▶ _WHAT TO DO_: Copy out the full listing that comes next, exactly.

▶ _DATA PROVIDED_:
--- src/logic/dtc_pkg.sv ---
package dtc_pkg;
    // Register indices; the byte address of each is four times its index.
    localparam logic [7:0]  IDX_PART_ID    = 8'h00;
    localparam logic [7:0]  IDX_DBNC_DELAY = 8'h18;
    localparam logic [7:0]  IDX_HDRM_CFG   = 8'h1b;
    localparam logic [7:0]  IDX_STATUS     = 8'h1c;
    localparam int          ADR_LSB        = 2;
    localparam int          ADR_MSB        = 9;

    // Field positions in the debounce delay register.
    localparam int          OV_SEL_LSB     = 0;
    localparam int          PHY_SEL_LSB    = 2;
    localparam int          WAKE_SEL_LSB   = 4;
    localparam int          DBNC_RSV_LSB   = 6;
    // Field positions in the headroom comparator register.
    localparam int          HDRM_SEL_LSB   = 0;
    localparam int          HDRM_THR_BIT   = 2;
    localparam int          HDRM_RSV_LSB   = 3;
    // Status register bits.
    localparam int          ST_OV_BIT      = 0;
    localparam int          ST_HDRM_BIT    = 1;
    localparam int          ST_WAKE_BIT    = 2;

    localparam logic [7:0]  DBNC_RESET     = 8'h00;
    localparam logic [7:0]  HDRM_RESET     = 8'h00;
    // Arbitrary neutral identity value.
    localparam logic [7:0]  PART_ID_VALUE  = 8'h5a;

    localparam int          CLK_PERIOD_NS  = 10;
    localparam int          CNT_W          = 24;

    // Qualification and wake-up times in nanoseconds.
    localparam int          T_10US_NS      = 10000;
    localparam int          T_100US_NS     = 100000;
    localparam int          T_1MS_NS       = 1000000;
    localparam int          T_10MS_NS      = 10000000;
    localparam int          T_8MS_NS       = 8000000;
    localparam int          T_16MS_NS      = 16000000;
    localparam int          T_32MS_NS      = 32000000;
    localparam int          T_100MS_NS     = 100000000;

    localparam int          CYC_10US       = T_10US_NS / CLK_PERIOD_NS;
    localparam int          CYC_100US      = T_100US_NS / CLK_PERIOD_NS;
    localparam int          CYC_1MS        = T_1MS_NS / CLK_PERIOD_NS;
    localparam int          CYC_10MS       = T_10MS_NS / CLK_PERIOD_NS;
    localparam int          CYC_8MS        = T_8MS_NS / CLK_PERIOD_NS;
    localparam int          CYC_16MS       = T_16MS_NS / CLK_PERIOD_NS;
    localparam int          CYC_32MS       = T_32MS_NS / CLK_PERIOD_NS;
    localparam int          CYC_100MS      = T_100MS_NS / CLK_PERIOD_NS;
endpackage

▶ _RESPONSE_:
--- src/logic/dtc_pkg.sv ---
package dtc_pkg;
    // Register indices; the byte address of each is four times its index.
    localparam logic [7:0]  IDX_PART_ID    = 8'h00;
    localparam logic [7:0]  IDX_DBNC_DELAY = 8'h18;
    localparam logic [7:0]  IDX_HDRM_CFG   = 8'h1b;
    localparam logic [7:0]  IDX_STATUS     = 8'h1c;
    localparam int          ADR_LSB        = 2;
    localparam int          ADR_MSB        = 9;

    // Field positions in the debounce delay register.
    localparam int          OV_SEL_LSB     = 0;
    localparam int          PHY_SEL_LSB    = 2;
    localparam int          WAKE_SEL_LSB   = 4;
    localparam int          DBNC_RSV_LSB   = 6;
    // Field positions in the headroom comparator register.
    localparam int          HDRM_SEL_LSB   = 0;
    localparam int          HDRM_THR_BIT   = 2;
    localparam int          HDRM_RSV_LSB   = 3;
    // Status register bits.
    localparam int          ST_OV_BIT      = 0;
    localparam int          ST_HDRM_BIT    = 1;
    localparam int          ST_WAKE_BIT    = 2;

    localparam logic [7:0]  DBNC_RESET     = 8'h00;
    localparam logic [7:0]  HDRM_RESET     = 8'h00;
    // Arbitrary neutral identity value.
    localparam logic [7:0]  PART_ID_VALUE  = 8'h5a;

    localparam int          CLK_PERIOD_NS  = 10;
    localparam int          CNT_W          = 24;

    // Qualification and wake-up times in nanoseconds.
    localparam int          T_10US_NS      = 10000;
    localparam int          T_100US_NS     = 100000;
    localparam int          T_1MS_NS       = 1000000;
    localparam int          T_10MS_NS      = 10000000;
    localparam int          T_8MS_NS       = 8000000;
    localparam int          T_16MS_NS      = 16000000;
    localparam int          T_32MS_NS      = 32000000;
    localparam int          T_100MS_NS     = 100000000;

    localparam int          CYC_10US       = T_10US_NS / CLK_PERIOD_NS;
    localparam int          CYC_100US      = T_100US_NS / CLK_PERIOD_NS;
    localparam int          CYC_1MS        = T_1MS_NS / CLK_PERIOD_NS;
    localparam int          CYC_10MS       = T_10MS_NS / CLK_PERIOD_NS;
    localparam int          CYC_8MS        = T_8MS_NS / CLK_PERIOD_NS;
    localparam int          CYC_16MS       = T_16MS_NS / CLK_PERIOD_NS;
    localparam int          CYC_32MS       = T_32MS_NS / CLK_PERIOD_NS;
    localparam int          CYC_100MS      = T_100MS_NS / CLK_PERIOD_NS;
endpackage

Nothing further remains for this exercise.